Early American History-Immigration and Industrilazation

This month our history studies have focused on immigration and industry in America. As we have wrapped up our stories and readings from Civil War era history, we have begun to explore the late 1800's and early 1900's. This was an exciting time for our continent. So many new industries meant new opportunities for hopeful immigrants.


The thing that I have most looked forward to in our year of history co-op, has been this month's meeting. At the beginning of the year, when we mapped out the plan for our co-op, I knew this would be a fun day for our children. Instead of the usual program of singing, geography and art projects, our children would have the opportunity to open up a real store as well as explore their diverse ancestry.



The plan was simple. Each family would pick one of their ancestors to study, and prepare a presentation based on that ancestor's country and history. They would also bring products which related in some way to their ancestry to sell for a small amount, in this way representing the small businesses and farming endeavors which these people undertook in order to provide for their families. 
We did this same project over four years ago, in the last community that we lived in, and at that time, we chose Portugal which represents my husband's grandmother. For Portugal, we sold veggies from our garden, and homemade sweet rolls. This time, we chose England, which is where my grandmother's parents came from. 

We started our country fair by having each family stand at their "store" and share their presentation. One of the best parts of preparing an ancestor presentation is the opportunity to learn about our family history. I listened intently as my son shared the interesting information that we had compiled after interviewing my grandmother. For instance, I had never heard that my great grandfather was the son of an English strawberry farmer near Kent. Nor, that his brave fiancé, after waiting three years for him to send for her, took matters into her own hands, and headed to Canada. She wanted to give him the opportunity to make good on his commitment to marry her.

They did marry, and had six beautiful children, one of whom was my own dear grandmother.

We celebrated our heritage today at our country fair by cutting up an old sheet to make "Nearly Proper English Hankies" which we sold for twenty-five cents, along with fresh homemade scones and tea.


The children listened eagerly to their friend's presentations as well. They heard reports from several European countries, as well as one from our darling little friend, who was welcomed here eight years ago by her lovely parents, becoming a first generation Chinese-American.

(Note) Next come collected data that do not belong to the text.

This design comes from an exercise in tuning for small area on the open sky130 flow, not from production work.
The RTL was checked by simulation tests, not by an equivalence proof against the original design.
The clock port is modelled as an ideal driver, which makes a skipped or thinned clock tree look cheaper than it is; a real chip needs a root buffer or a tree.
Power is estimated from default activity; no workload was simulated.

P:
==> flow/design.v (excerpt) <==
module sphc (
    input  wire        clk,
    input  wire        rst,
    input  wire        tick,
    input  wire [1:0]  mode,
    input  wire [19:0] speed,
    input  wire        dir,
    input  wire        stop,
    output wire [7:0]  out,
    output wire [2:0]  pos,
    output wire [19:0] now,
    output wire        halted,
    output wire [1:0]  cause
);
    reg [19:0] tick_cnt;
    reg [19:0] rem;
    reg [3:0]  seq;
    reg [2:0]  pos_r;
    reg        half;       
    reg [1:0]  cause_r;
    reg [3:0]  prv;        
    wire halt = |cause_r;
    wire init = pos_r[2] & ~half & ~halt;
    localparam [3:0] FETCH = 4'd2, ADV = 4'd15, WENT = 4'd0, SPIN = 4'd1;
    wire spin = (seq == SPIN);
    wire went = (seq == WENT);
    wire adv  = (seq == ADV);
    wire [19:0] m = spin ? rem : speed;
    wire        z = ~|m;
    wire [20:0] ct, cz;
    assign ct[0] = tick;
    assign cz[0] = tick;
    genvar i;
    generate
        for (i = 0; i < 20; i = i + 1) begin : g_cnt
            assign ct[i+1] = ct[i] & tick_cnt[i];
            assign cz[i+1] = cz[i] & ~m[i];
            always @(posedge clk) begin
                tick_cnt[i] <= ~rst & (tick_cnt[i] ^ ct[i]);
                rem[i]      <= m[i] ^ cz[i];
            end
        end
    endgenerate
    wire h2 = half ? pos_r[2] : pos_r[1];
    wire h1 = half ? pos_r[1] : pos_r[0];
    wire h0 = half & pos_r[0];
    wire ap = (h2 & h1) | (~h2 & ~h1 & ~h0);      
    wire an = (~h2 & h1) | (h2 & ~h1 & ~h0);      
    wire bp = (~h2 & ~h1) | (~h2 & h1 & ~h0);     
    wire bn = (h2 & ~h1) | (h2 & h1 & ~h0);       
    wire [3:0] cur  = {bn, bp, an, ap};
    wire [7:0] row  = {bn, bp, bp, bn, an, ap, ap, an};
    wire [7:0] prow = {prv[3], prv[2], prv[2], prv[3], prv[1], prv[0], prv[0], prv[1]};
    genvar k;
    generate
  ...
For scale: about 290 cells after synthesis, roughly 61 I/O pins, roughly 2300 µm² of cells after synthesis.
Settings: LEC_CHECK=0, CAP_MARGIN=20, CORE_MARGIN=2, CORE_UTILIZATION=40, SLEW_MARGIN=20; clock period 10.0 ns.
standard.sh (not shown) runs the stock make flow with config.mk's settings and CLKGATE_MAP_FILE= SYNTH_SCRIPT=/design/flow/synth_recipe.tcl, a recipe that flattens the netlist after the stock synthesis.
==> flow/flow/run.sh <==
#!/bin/bash
# Own layout flow: the standard flow (standard.sh) with three changes:
#  - synthesis maps the logic with an area-oriented ABC script (flow/area.abc,
#    via flow/my_synth.tcl) and without the half/full adder cells;
#  - the port buffers are the smallest buffer, sky130_fd_sc_hd__buf_1;
#  - the clock tree is one level of clock buffers driven by the clock port
#    (flow/kbuf.tcl replaces clock_tree_synthesis).
# Each tool's output is in orfs/logs/; this script's in flow_run.log.
set -euo pipefail
here=$(pwd)
exec > >(tee -a "$here/flow_run.log") 2>&1
export AREA_ABC_SCRIPT="$here/flow/area.abc"
export BUFFER_PORTS_ARGS="-buffer_cell sky130_fd_sc_hd__buf_1"
export PRE_CTS_TCL="$here/flow/kbuf.tcl"
export KBUF_COUNT=4 KBUF_CELL=sky130_fd_sc_hd__clkbuf_8 KBUF_CLOCK_PORT=clk
sed -e "s#SYNTH_SCRIPT=[^ ]*#SYNTH_SCRIPT=$here/flow/my_synth.tcl ADDER_MAP_FILE=#" standard.sh > own.sh
grep -q "my_synth.tcl ADDER_MAP_FILE=" own.sh
bash own.sh > standard.log 2>&1
test -f out/final.def
==> flow/flow/kbuf.tcl <==
proc clock_tree_synthesis {args} {
  set cell $::env(KBUF_CELL)
  set k $::env(KBUF_COUNT)
  set db [ord::get_db]
  set block [ord::get_db_block]
  set clknet [[$block findBTerm $::env(KBUF_CLOCK_PORT)] getNet]
  set master [$db findMaster $cell]
  set sinks {}
  foreach it [$clknet getITerms] {
    set loc [[$it getInst] getLocation]
    lappend sinks [list $it [lindex $loc 0] [lindex $loc 1]]
  }
  set n [llength $sinks]
  # initial centres: sinks spread along x
  set sorted [lsort -integer -index 1 $sinks]
  set cx {}; set cy {}
  for {set j 0} {$j < $k} {incr j} {
    set s [lindex $sorted [expr {int(($j + 0.5) * $n / $k)}]]
    lappend cx [lindex $s 1]; lappend cy [lindex $s 2]
  }
  for {set iter 0} {$iter < 20} {incr iter} {
    # nearest centre, at most cap registers per cluster (greedy by distance)
    set cap [expr {($n + $k - 1) / $k}]
    set pairs {}
    set si 0
    foreach s $sinks {
      for {set j 0} {$j < $k} {incr j} {
        lappend pairs [list [expr {abs([lindex $s 1] - [lindex $cx $j]) + abs([lindex $s 2] - [lindex $cy $j])}] $si $j]
      }
      incr si
    }
    for {set j 0} {$j < $k} {incr j} { set load($j) 0 }
    set assign [lrepeat $n -1]
    foreach p [lsort -integer -index 0 $pairs] {
      lassign $p d si j
      if { [lindex $assign $si] >= 0 || $load($j) >= $cap } { continue }
      lset assign $si $j
      incr load($j)
    }
    for {set j 0} {$j < $k} {incr j} { set sx($j) 0; set sy($j) 0; set cnt($j) 0 }
    foreach s $sinks a $assign {
      incr sx($a) [lindex $s 1]; incr sy($a) [lindex $s 2]; incr cnt($a)
    }
    set cx {}; set cy {}
    for {set j 0} {$j < $k} {incr j} {
      if { $cnt($j) == 0 } { set cnt($j) 1 }
      lappend cx [expr {$sx($j) / $cnt($j)}]; lappend cy [expr {$sy($j) / $cnt($j)}]
    }
  }
  for {set j 0} {$j < $k} {incr j} {
    set buf($j) [odb::dbInst_create $block $master clkbuf_leaf_$j]
    set net($j) [odb::dbNet_create $block clknet_leaf_$j]
    $net($j) setSigType CLOCK
    [$buf($j) findITerm X] connect $net($j)
    $buf($j) setLocation [lindex $cx $j] [lindex $cy $j]
    $buf($j) setPlacementStatus PLACED
  }
  foreach s $sinks a $assign {
    set it [lindex $s 0]
    $it disconnect
    $it connect $net($a)
  }
  for {set j 0} {$j < $k} {incr j} { [$buf($j) findITerm A] connect $clknet }
  $clknet setSigType CLOCK
  puts "clock tree: $k x $cell, clusters of [lmap j [lsort -integer [array names cnt]] {set cnt($j)}] clock pins"
  set_propagated_clock [all_clocks]
}
Other scripts of this flow, unchanged in this note and not shown: flow/flow/area.abc, flow/flow/my_synth.tcl
Changes in Q relative to P:
--- a/flow/flow/kbuf.tcl
+++ b/flow/flow/kbuf.tcl
@@ -20,21 +20,12 @@
   }
   for {set iter 0} {$iter < 20} {incr iter} {
-    # nearest centre, at most cap registers per cluster (greedy by distance)
-    set cap [expr {($n + $k - 1) / $k}]
-    set pairs {}
-    set si 0
+    set assign {}
     foreach s $sinks {
+      set best 0; set bd -1
       for {set j 0} {$j < $k} {incr j} {
-        lappend pairs [list [expr {abs([lindex $s 1] - [lindex $cx $j]) + abs([lindex $s 2] - [lindex $cy $j])}] $si $j]
+        set d [expr {abs([lindex $s 1] - [lindex $cx $j]) + abs([lindex $s 2] - [lindex $cy $j])}]
+        if { $bd < 0 || $d < $bd } { set bd $d; set best $j }
       }
-      incr si
-    }
-    for {set j 0} {$j < $k} {incr j} { set load($j) 0 }
-    set assign [lrepeat $n -1]
-    foreach p [lsort -integer -index 0 $pairs] {
-      lassign $p d si j
-      if { [lindex $assign $si] >= 0 || $load($j) >= $cap } { continue }
-      lset assign $si $j
-      incr load($j)
+      lappend assign $best
     }
     for {set j 0} {$j < $k} {incr j} { set sx($j) 0; set sy($j) 0; set cnt($j) 0 }
==> results.txt <==
Q went all the way through synthesis, placement and routing and the layout is clean on timing, DRC and antenna. P completed end to end with timing, DRC and antenna clean. met2 track demand over resource in global routing in Q is 1.0 points below P. Comparing Q with P, the minimum clock period came out essentially unchanged. P → Q: worst hold slack about even, total power draw fell 0.87%.
For R, these inputs were changed with respect to Q:
Settings: putting GPL_TIMING_DRIVEN at 0 where nothing was set.
--- a/flow/flow/run.sh
+++ b/flow/flow/run.sh
@@ -13,5 +13,5 @@
 export BUFFER_PORTS_ARGS="-buffer_cell sky130_fd_sc_hd__buf_1"
 export PRE_CTS_TCL="$here/flow/kbuf.tcl"
-export KBUF_COUNT=4 KBUF_CELL=sky130_fd_sc_hd__clkbuf_8 KBUF_CLOCK_PORT=clk
+export KBUF_COUNT=2 KBUF_CELL=sky130_fd_sc_hd__clkbuf_16 KBUF_CLOCK_PORT=clk
 sed -e "s#SYNTH_SCRIPT=[^ ]*#SYNTH_SCRIPT=$here/flow/my_synth.tcl ADDER_MAP_FILE=#" standard.sh > own.sh
 grep -q "my_synth.tcl ADDER_MAP_FILE=" own.sh
--- a/flow/flow/kbuf.tcl
+++ b/flow/flow/kbuf.tcl
@@ -20,12 +20,21 @@
   }
   for {set iter 0} {$iter < 20} {incr iter} {
-    set assign {}
+    # nearest centre, at most cap registers per cluster (greedy by distance)
+    set cap [expr {($n + $k - 1) / $k}]
+    set pairs {}
+    set si 0
     foreach s $sinks {
-      set best 0; set bd -1
       for {set j 0} {$j < $k} {incr j} {
-        set d [expr {abs([lindex $s 1] - [lindex $cx $j]) + abs([lindex $s 2] - [lindex $cy $j])}]
-        if { $bd < 0 || $d < $bd } { set bd $d; set best $j }
+        lappend pairs [list [expr {abs([lindex $s 1] - [lindex $cx $j]) + abs([lindex $s 2] - [lindex $cy $j])}] $si $j]
       }
-      lappend assign $best
+      incr si
+    }
+    for {set j 0} {$j < $k} {incr j} { set load($j) 0 }
+    set assign [lrepeat $n -1]
+    foreach p [lsort -integer -index 0 $pairs] {
+      lassign $p d si j
+      if { [lindex $assign $si] >= 0 || $load($j) >= $cap } { continue }
+      lset assign $si $j
+      incr load($j)
     }
     for {set j 0} {$j < $k} {incr j} { set sx($j) 0; set sy($j) 0; set cnt($j) 0 }
==> results.txt <==
Taking Q as the reference, in R design area shows an increase of about 0.56%, wire length shows a reduction of 74 µm.
R ended up with a higher number of instances in the placed design than Q did.
R ended up with a higher post-synthesis to final-layout area growth than Q did.
| total power | Q vs R | ≈ equal |
Modified inputs, S compared to R
Settings: GPL_TIMING_DRIVEN no longer set, was 0.
### Flow results
Compared with R, in S total wire length rose by 1.7%; synthesized area held; final critical path time including I/O delays and setup now sits higher.
No run of this note takes its clock network from TritonCTS; it comes from the design's own scripts or RTL.

---

Another version of the RTL of sphc (not shown whole).
Size: roughly 55 flip-flops.
clock: 10.0 ns
lec_check: 0
cap_margin: 20
core_margin: 2
core_utilization: 40
slew_margin: 20
==> flow/flow/run.sh <==
#!/bin/bash
# Own layout flow: the standard flow (standard.sh) with three changes:
#  - synthesis maps the logic with an area-oriented ABC script (flow/area.abc,
#    via flow/my_synth.tcl) and without the half/full adder cells;
#  - the port buffers are the smallest buffer, sky130_fd_sc_hd__buf_1;
#  - the clock tree is one level of clock buffers driven by the clock port
#    (flow/kbuf.tcl replaces clock_tree_synthesis).
# Each tool's output is in orfs/logs/; this script's in flow_run.log.
set -euo pipefail
here=$(pwd)
exec > >(tee -a "$here/flow_run.log") 2>&1
export AREA_ABC_SCRIPT="$here/flow/area.abc"
export BUFFER_PORTS_ARGS="-buffer_cell sky130_fd_sc_hd__buf_1"
export PRE_CTS_TCL="$here/flow/kbuf.tcl"
export KBUF_COUNT=2 KBUF_CELL=sky130_fd_sc_hd__clkbuf_16 KBUF_CLOCK_PORT=clk
sed -e "s#SYNTH_SCRIPT=[^ ]*#SYNTH_SCRIPT=$here/flow/my_synth.tcl ADDER_MAP_FILE=#" standard.sh > own.sh
grep -q "my_synth.tcl ADDER_MAP_FILE=" own.sh
bash own.sh > standard.log 2>&1
test -f out/final.def
==> flow/flow/kbuf.tcl <==
proc clock_tree_synthesis {args} {
  set cell $::env(KBUF_CELL)
  set k $::env(KBUF_COUNT)
  set db [ord::get_db]
  set block [ord::get_db_block]
  set clknet [[$block findBTerm $::env(KBUF_CLOCK_PORT)] getNet]
  set master [$db findMaster $cell]
  set sinks {}
  foreach it [$clknet getITerms] {
    set loc [[$it getInst] getLocation]
    lappend sinks [list $it [lindex $loc 0] [lindex $loc 1]]
  }
  set n [llength $sinks]
  # initial centres: sinks spread along x
  set sorted [lsort -integer -index 1 $sinks]
  set cx {}; set cy {}
  for {set j 0} {$j < $k} {incr j} {
    set s [lindex $sorted [expr {int(($j + 0.5) * $n / $k)}]]
    lappend cx [lindex $s 1]; lappend cy [lindex $s 2]
  }
  for {set iter 0} {$iter < 20} {incr iter} {
    set assign {}
    foreach s $sinks {
      set best 0; set bd -1
      for {set j 0} {$j < $k} {incr j} {
        set d [expr {abs([lindex $s 1] - [lindex $cx $j]) + abs([lindex $s 2] - [lindex $cy $j])}]
        if { $bd < 0 || $d < $bd } { set bd $d; set best $j }
      }
      lappend assign $best
    }
    for {set j 0} {$j < $k} {incr j} { set sx($j) 0; set sy($j) 0; set cnt($j) 0 }
    foreach s $sinks a $assign {
      incr sx($a) [lindex $s 1]; incr sy($a) [lindex $s 2]; incr cnt($a)
    }
    set cx {}; set cy {}
    for {set j 0} {$j < $k} {incr j} {
      if { $cnt($j) == 0 } { set cnt($j) 1 }
      lappend cx [expr {$sx($j) / $cnt($j)}]; lappend cy [expr {$sy($j) / $cnt($j)}]
    }
  }
  for {set j 0} {$j < $k} {incr j} {
    set buf($j) [odb::dbInst_create $block $master clkbuf_leaf_$j]
    set net($j) [odb::dbNet_create $block clknet_leaf_$j]
    $net($j) setSigType CLOCK
    [$buf($j) findITerm X] connect $net($j)
    $buf($j) setLocation [lindex $cx $j] [lindex $cy $j]
    $buf($j) setPlacementStatus PLACED
  }
  foreach s $sinks a $assign {
    set it [lindex $s 0]
    $it disconnect
    $it connect $net($a)
  }
  for {set j 0} {$j < $k} {incr j} { [$buf($j) findITerm A] connect $clknet }
  $clknet setSigType CLOCK
  puts "clock tree: $k x $cell, clusters of [lmap j [lsort -integer [array names cnt]] {set cnt($j)}] clock pins"
  set_propagated_clock [all_clocks]
}
Other scripts of this flow, unchanged in this note and not shown: flow/flow/area.abc, flow/flow/my_synth.tcl
The first run finished clean.
Rerun with:
--- a/flow/flow/run.sh
+++ b/flow/flow/run.sh
@@ -14,3 +14,3 @@
 export PRE_CTS_TCL="$here/flow/kbuf.tcl"
-export KBUF_COUNT=2 KBUF_CELL=sky130_fd_sc_hd__clkbuf_16 KBUF_CLOCK_PORT=clk
+export KBUF_COUNT=4 KBUF_CELL=sky130_fd_sc_hd__clkbuf_8 KBUF_CLOCK_PORT=clk
 sed -e "s#SYNTH_SCRIPT=[^ ]*#SYNTH_SCRIPT=$here/flow/my_synth.tcl ADDER_MAP_FILE=#" standard.sh > own.sh
The new run produced a clean layout; combinational power is about the same; final area is about the same; global-route usage is about the same; clock skew increases by 0.0067 ns; wire length went up by 1.1%; sequential share of layout area hardly moves; fmax goes down by 0.40%; power is higher by 0.43%; utilization is about the same; worst hold slack barely changes.
No run of this note takes its clock network from TritonCTS; it comes from the design's own scripts or RTL.

---

## v51
sphc, a different RTL version from the one above (not shown whole).
Size in the first run: roughly 52 flip-flops, ~2300 um^2 of cells after synthesis.
## sphc
module sphc (
    input  wire        clk,
    input  wire        rst,
    input  wire        tick,
    input  wire [1:0]  mode,
    input  wire [19:0] speed,
    input  wire        dir,
    input  wire        stop,
    output wire [7:0]  out,
    output wire [2:0]  pos,
    output wire [19:0] now,
    output wire        halted,
    output wire [1:0]  cause
);
    reg [19:0] tick_cnt;
    reg [19:0] rem;
    reg [3:0]  seq;
    reg [2:0]  pos_r;
    reg        half;       
    reg [3:0]  prv;        
    wire halt = prv[1] & prv[0];
    wire init = pos_r[2] & ~half & ~halt;
    localparam [3:0] FETCH = 4'd2, ADV = 4'd15, WENT = 4'd0, SPIN = 4'd1;
    wire spin = (seq == SPIN);
    wire went = (seq == WENT);
    wire adv  = (seq == ADV);
    wire [19:0] m = spin ? rem : speed;
    wire        z = ~|m;
    wire [20:0] ct, cz;
    assign ct[0] = tick;
    assign cz[0] = tick;
    genvar i;
    generate
        for (i = 0; i < 20; i = i + 1) begin : g_cnt
            assign ct[i+1] = ct[i] & tick_cnt[i];
            assign cz[i+1] = cz[i] & ~m[i];
            always @(posedge clk) begin
                tick_cnt[i] <= ~rst & (tick_cnt[i] ^ ct[i]);
                rem[i]      <= m[i] ^ cz[i];
            end
        end
    endgenerate
    wire h2 = half ? pos_r[2] : pos_r[1];
    wire h1 = half ? pos_r[1] : pos_r[0];
    wire h0 = half & pos_r[0];
    wire ap = (h2 & h1) | (~h2 & ~h1 & ~h0);      
    wire an = (~h2 & h1) | (h2 & ~h1 & ~h0);      
    wire bp = (~h2 & ~h1) | (~h2 & h1 & ~h0);     
    wire bn = (h2 & ~h1) | (h2 & h1 & ~h0);       
    wire [3:0] cur  = {bn, bp, an, ap};
    wire [7:0] row  = {bn, bp, bp, bn, an, ap, ap, an};
    wire pap = prv[0] & ~prv[1];
    wire pan = prv[1] & ~prv[0];
    wire pbp = prv[2] & ~halt;
    wire pbn = prv[3] & ~halt;
  ...
==> flow/config.mk <==
export PLATFORM = sky130hd
export DESIGN_NAME = sphc
export DESIGN_NICKNAME = sphc
export VERILOG_FILES = /design/flow/design.v
export SDC_FILE = /design/flow/constraint.sdc
export NUM_CORES = 4
export LEC_CHECK = 0
export CAP_MARGIN = 20
export CORE_MARGIN = 2
export CORE_UTILIZATION = 60
export SLEW_MARGIN = 20
==> flow/constraint.sdc <==
create_clock -name core_clock -period 10.0 [get_ports {clk}]
set_input_delay 2.0000 -clock core_clock [delete_from_list [all_inputs] [get_ports {clk}]]
set_output_delay 2.0000 -clock core_clock [all_outputs]
set_load 0.01 [all_outputs]
==> flow/flow/run.sh <==
#!/bin/bash
# Own layout flow: the standard flow (standard.sh) with three changes:
#  - synthesis maps the logic with an area-oriented ABC script (flow/area.abc,
#    via flow/my_synth.tcl) and without the half/full adder cells;
#  - the port buffers are the smallest buffer, sky130_fd_sc_hd__buf_1;
#  - the clock tree is one level of clock buffers driven by the clock port
#    (flow/kbuf.tcl replaces clock_tree_synthesis).
# Each tool's output is in orfs/logs/; this script's in flow_run.log.
set -euo pipefail
here=$(pwd)
exec > >(tee -a "$here/flow_run.log") 2>&1
export AREA_ABC_SCRIPT="$here/flow/area.abc"
export BUFFER_PORTS_ARGS="-buffer_cell sky130_fd_sc_hd__buf_1"
export PRE_CTS_TCL="$here/flow/kbuf.tcl"
export KBUF_COUNT=3 KBUF_CELL=sky130_fd_sc_hd__clkbuf_8 KBUF_CLOCK_PORT=clk
sed -e "s#SYNTH_SCRIPT=[^ ]*#SYNTH_SCRIPT=$here/flow/my_synth.tcl ADDER_MAP_FILE=#" standard.sh > own.sh
grep -q "my_synth.tcl ADDER_MAP_FILE=" own.sh
bash own.sh > standard.log 2>&1
test -f out/final.def
==> flow/flow/kbuf.tcl <==
proc clock_tree_synthesis {args} {
  set cell $::env(KBUF_CELL)
  set k $::env(KBUF_COUNT)
  set db [ord::get_db]
  set block [ord::get_db_block]
  set clknet [[$block findBTerm $::env(KBUF_CLOCK_PORT)] getNet]
  set master [$db findMaster $cell]
  set sinks {}
  foreach it [$clknet getITerms] {
    set loc [[$it getInst] getLocation]
    lappend sinks [list $it [lindex $loc 0] [lindex $loc 1]]
  }
  set n [llength $sinks]
  # initial centres: sinks spread along x
  set sorted [lsort -integer -index 1 $sinks]
  set cx {}; set cy {}
  for {set j 0} {$j < $k} {incr j} {
    set s [lindex $sorted [expr {int(($j + 0.5) * $n / $k)}]]
    lappend cx [lindex $s 1]; lappend cy [lindex $s 2]
  }
  for {set iter 0} {$iter < 20} {incr iter} {
    # nearest centre, at most cap registers per cluster (greedy by distance)
    set cap [expr {($n + $k - 1) / $k}]
    set pairs {}
    set si 0
    foreach s $sinks {
      for {set j 0} {$j < $k} {incr j} {
        lappend pairs [list [expr {abs([lindex $s 1] - [lindex $cx $j]) + abs([lindex $s 2] - [lindex $cy $j])}] $si $j]
      }
      incr si
    }
    for {set j 0} {$j < $k} {incr j} { set load($j) 0 }
    set assign [lrepeat $n -1]
    foreach p [lsort -integer -index 0 $pairs] {
      lassign $p d si j
      if { [lindex $assign $si] >= 0 || $load($j) >= $cap } { continue }
      lset assign $si $j
      incr load($j)
    }
    for {set j 0} {$j < $k} {incr j} { set sx($j) 0; set sy($j) 0; set cnt($j) 0 }
    foreach s $sinks a $assign {
      incr sx($a) [lindex $s 1]; incr sy($a) [lindex $s 2]; incr cnt($a)
    }
    set cx {}; set cy {}
    for {set j 0} {$j < $k} {incr j} {
      if { $cnt($j) == 0 } { set cnt($j) 1 }
      lappend cx [expr {$sx($j) / $cnt($j)}]; lappend cy [expr {$sy($j) / $cnt($j)}]
    }
  }
  for {set j 0} {$j < $k} {incr j} {
    set buf($j) [odb::dbInst_create $block $master clkbuf_leaf_$j]
    set net($j) [odb::dbNet_create $block clknet_leaf_$j]
    $net($j) setSigType CLOCK
    [$buf($j) findITerm X] connect $net($j)
    $buf($j) setLocation [lindex $cx $j] [lindex $cy $j]
    $buf($j) setPlacementStatus PLACED
  }
  foreach s $sinks a $assign {
    set it [lindex $s 0]
    $it disconnect
    $it connect $net($a)
  }
  for {set j 0} {$j < $k} {incr j} { [$buf($j) findITerm A] connect $clknet }
  $clknet setSigType CLOCK
  puts "clock tree: $k x $cell, clusters of [lmap j [lsort -integer [array names cnt]] {set cnt($j)}] clock pins"
  set_propagated_clock [all_clocks]
}
Other scripts of this flow, unchanged in this note and not shown: flow/flow/area.abc, flow/flow/my_synth.tcl
v51 finished end to end and its layout was clean on timing, DRC and antenna.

After the children took turns giving their presentations, the stores were open for business! My kids were excited for the opportunity to make a meager profit, one of the benefits of not offering allowance. 


They were also excited to spend their money at their friends' stores. The goods for sale were exciting! Hawaiian soap, Scottish shortbread, and Chinese fans were big hits with my kids as they eagerly divested themselves of their small change. I did end up raiding my husbands coin stash a few times, to replenish their coffers, it didn't occur to me to teach them a real lesson on economy when they, and their friends were so hopeful of selling their products.

Although this day was simple to prepare for; we merely did a little crafting, cooking and report writing in the few days preceding the event, it had a big impact on the children. Now they can have a small glimpse into the process of creating products and marketing them, and a taste of what some of their ancestors experienced as they crossed the sea in search of opportunity.







10 comments:

  1. That is the coolest thing! I love this idea. Your nearly proper english hankies are adorable. I want one! Great job.

    ReplyDelete
    Replies
    1. Thanks Natalie! It was such a fun day.

      Delete
  2. Wow! What a fabulous idea! How cool that they got to know their great-grandmother better. Have you heard of the StoryCorps app? It's designed to help people interview each other and save the oral histories.

    ReplyDelete
    Replies
    1. That app sounds really interesting, I will definitely look it up!

      Delete
  3. So cool! What a fun way to learn about your ancestry!

    ReplyDelete
  4. I LOVE this!!! What a fantastic idea for a school lesson and I love that it teaches them so many skills (economics, science through cooking, history, research, speaking, etc) all in one activity. Plus it looks like so much fun! I've always been a fan of genealogy and this is a great way to introduce kids to that hobby. So many awesome things about this project. Stuff like this is why homeschooling has long appealed to me and one of the reasons we're switching to it.

    ReplyDelete
    Replies
    1. Wow, I hadn't actually thought about all the skills that my children learned through this! Thanks so much for the insight.

      Delete
  5. I will no doubt plan this next year! Thank you for the way you encourage by your example. Sincerely.

    ReplyDelete
    Replies
    1. Thanks so much Wendy, what a sweet word of encouragement.